We have shown that allogeneic iT cells can kill MAGE-A4 expressing target cells. At the top of Figure 2 is an experiment using control autologous cells targeting MAGE-A4. The black line represents a MAGE-A4 expressing tumour line growing during the assay (GFP positive line, cells counted as green objects). When we add non-transduced T cells, which have not been engineered to kill MAGE-A4, you can see the tumour cells continue to grow – shown by the grey curve increasing over time (overlaying the black curve). When MAGE-A4 targeted autologous T cells are added at 24 hours, shown in purple, the curves start to separate with the MAGE-A4 targeted T-cell cultures heading down which represents target cell killing as the tumour cells are dying.

Figure 2

On the bottom panel, the red line shows our allogeneic cells targeting MAGE-A4. The red and black curves clearly separate six to nine hours after the MAGE-A4 targeted cells and control cells are added.
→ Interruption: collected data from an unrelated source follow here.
[src/rtl/multicycle_ctrl_fsm.sv]
// Main sequencing FSM of the multi-cycle RV32I core. Walks each instruction
// through fetch/decode/execute/memory/write-back, drives every datapath strobe,
// counts retired instructions and latches a sticky illegal-instruction trap.
module multicycle_ctrl_fsm #(
  parameter int CNT_W = 32
) (
  input  logic             clk,
  input  logic             rst,
  input  logic [6:0]       opcode,
  input  logic             mem_ready,
  output logic             mem_req,
  output logic             mem_we,
  output logic             iord,
  output logic             ir_write,
  output logic             pc_write,
  output logic             pc_write_cond,
  output logic [1:0]       alu_src_a,
  output logic [1:0]       alu_src_b,
  output logic [1:0]       ctrl_alu_op,
  output logic             pc_src,
  output logic             reg_write,
  output logic [1:0]       wb_sel,
  output logic             illegal_insn,
  output logic [CNT_W-1:0] instret
);

  import multicycle_ctrl_fsm_pkg::*;

  state_t           state_q, state_d;
  logic [CNT_W-1:0] instret_q, instret_d;
  logic             illegal_q, illegal_d;
  logic             retire;

  // State, retire counter and trap flag; reset drops straight to idle so any open memory request vanishes at once
  always_ff @(posedge clk or posedge rst) begin
    if (rst) begin
      state_q   <= S_IDLE;
      instret_q <= '0;
      illegal_q <= 1'b0;
    end else begin
      state_q   <= state_d;
      instret_q <= instret_d;
      illegal_q <= illegal_d;
    end
  end

  // Next-state sequencing; decode dispatches on the held IR opcode, spare encodings fall back to idle
  always_comb begin
    state_d = state_q;
    case (state_q)
      S_IDLE:   state_d = S_FETCH;
      S_FETCH:  if (mem_ready) state_d = S_DECODE;
      S_DECODE: begin
        case (opcode)
          OP_REG:             state_d = S_EXEC_R;
          OP_IMM:             state_d = S_EXEC_I;
          OP_LOAD, OP_STORE:  state_d = S_MEM_ADDR;
          OP_BRANCH:          state_d = S_BRANCH;
          OP_JAL:             state_d = S_JAL;
          OP_JALR:            state_d = S_JALR;
          OP_LUI:             state_d = S_LUI;
          OP_AUIPC:           state_d = S_AUIPC;
          default:            state_d = S_TRAP;
        endcase
      end
      S_EXEC_R:   state_d = S_WB_ALU;
      S_EXEC_I:   state_d = S_WB_ALU;
      S_MEM_ADDR: state_d = (opcode == OP_STORE) ? S_MEM_WR : S_MEM_RD;
      S_MEM_RD:   if (mem_ready) state_d = S_WB_MEM;
      S_MEM_WR:   if (mem_ready) state_d = S_FETCH;
      S_WB_ALU:   state_d = S_FETCH;
      S_WB_MEM:   state_d = S_FETCH;
      S_BRANCH:   state_d = S_FETCH;
      S_JAL:      state_d = S_FETCH;
      S_JALR:     state_d = S_FETCH;
      S_LUI:      state_d = S_WB_ALU;
      S_AUIPC:    state_d = S_WB_ALU;
      S_TRAP:     state_d = S_TRAP;
      default:    state_d = S_IDLE;
    endcase
  end

  // An instruction retires on any return to fetch except the idle-to-fetch start-up and a stalled fetch
  always_comb begin
    retire    = (state_d == S_FETCH) && (state_q != S_FETCH) && (state_q != S_IDLE);
    instret_d = retire ? instret_q + CNT_W'(1) : instret_q;
    illegal_d = illegal_q | (state_d == S_TRAP);
  end

  // Strobe decode from the current state; only fetch qualifies IR/PC loads with the memory handshake
  always_comb begin
    mem_req       = 1'b0;
    mem_we        = 1'b0;
    iord          = 1'b0;
    ir_write      = 1'b0;
    pc_write      = 1'b0;
    pc_write_cond = 1'b0;
    alu_src_a     = SRC_A_PC;
    alu_src_b     = SRC_B_RS2;
    ctrl_alu_op   = ALU_OP_MEM;
    pc_src        = 1'b0;
    reg_write     = 1'b0;
    wb_sel        = WB_ALUOUT;
    case (state_q)
      S_FETCH: begin
        mem_req   = 1'b1;
        alu_src_b = SRC_B_FOUR;
        ir_write  = mem_ready;
        pc_write  = mem_ready;
      end
      S_DECODE: alu_src_b = SRC_B_IMM;
      S_EXEC_R: begin
        alu_src_a   = SRC_A_RS1;
        ctrl_alu_op = ALU_OP_MATH;
      end
      S_EXEC_I: begin
        alu_src_a   = SRC_A_RS1;
        alu_src_b   = SRC_B_IMM;
        ctrl_alu_op = ALU_OP_MATH;
      end
      S_MEM_ADDR: begin
        alu_src_a = SRC_A_RS1;
        alu_src_b = SRC_B_IMM;
      end
      S_MEM_RD: begin
        mem_req = 1'b1;
        iord    = 1'b1;
      end
      S_MEM_WR: begin
        mem_req = 1'b1;
        mem_we  = 1'b1;
        iord    = 1'b1;
      end
      S_WB_ALU: reg_write = 1'b1;
      S_WB_MEM: begin
        reg_write = 1'b1;
        wb_sel    = WB_MDR;
      end
      S_BRANCH: begin
        alu_src_a     = SRC_A_RS1;
        ctrl_alu_op   = ALU_OP_BEQ;
        pc_write_cond = 1'b1;
        pc_src        = 1'b1;
      end
      S_JAL: begin
        reg_write = 1'b1;
        wb_sel    = WB_PC;
        pc_write  = 1'b1;
        pc_src    = 1'b1;
      end
      S_JALR: begin
        alu_src_a = SRC_A_RS1;
        alu_src_b = SRC_B_IMM;
        reg_write = 1'b1;
        wb_sel    = WB_PC;
        pc_write  = 1'b1;
      end
      S_LUI: begin
        alu_src_a = SRC_A_ZERO;
        alu_src_b = SRC_B_IMM;
      end
      default: ;
    endcase
  end

  assign illegal_insn = illegal_q;
  assign instret      = instret_q;

endmodule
The allogeneic cells only kill cells where the MAGE-A4 target is present and the right HLA type is present, just like the autologous cells. The cells that we are generating with this process are potent killers and they keep their TCR specificity, which is important as we move to the clinic.

Using stem cells and gene editing as a base opens up many possibilities for targeting tumours with different receptors and cell types. We believe that the work we are conducting to develop these off-the-shelf therapies will bring these treatments to patients faster and with less complexity in the future.

About the author 

Dr Jo Brewer has served as Senior Vice President, Allogeneic Research since December 2019 at Adaptimmune. She leads efforts to generate new, off-the-shelf, cell therapies for people with cancer, as well as work to develop the manufacturing processes for these therapies. Jo has over 19 years of experience in immunotherapy research and was one of the founding scientists at Adaptimmune, working on the early SPEAR T-cell programmes. Jo worked as a Senior Scientist at Avidex (the predecessor company to Adaptimmune), between 2001 and 2006 and remained at Medigene as a Group Leader, following its acquisition of Avidex, until 2008. Jo holds a master’s degree in natural sciences and a PhD in cellular signalling from the University of Cambridge.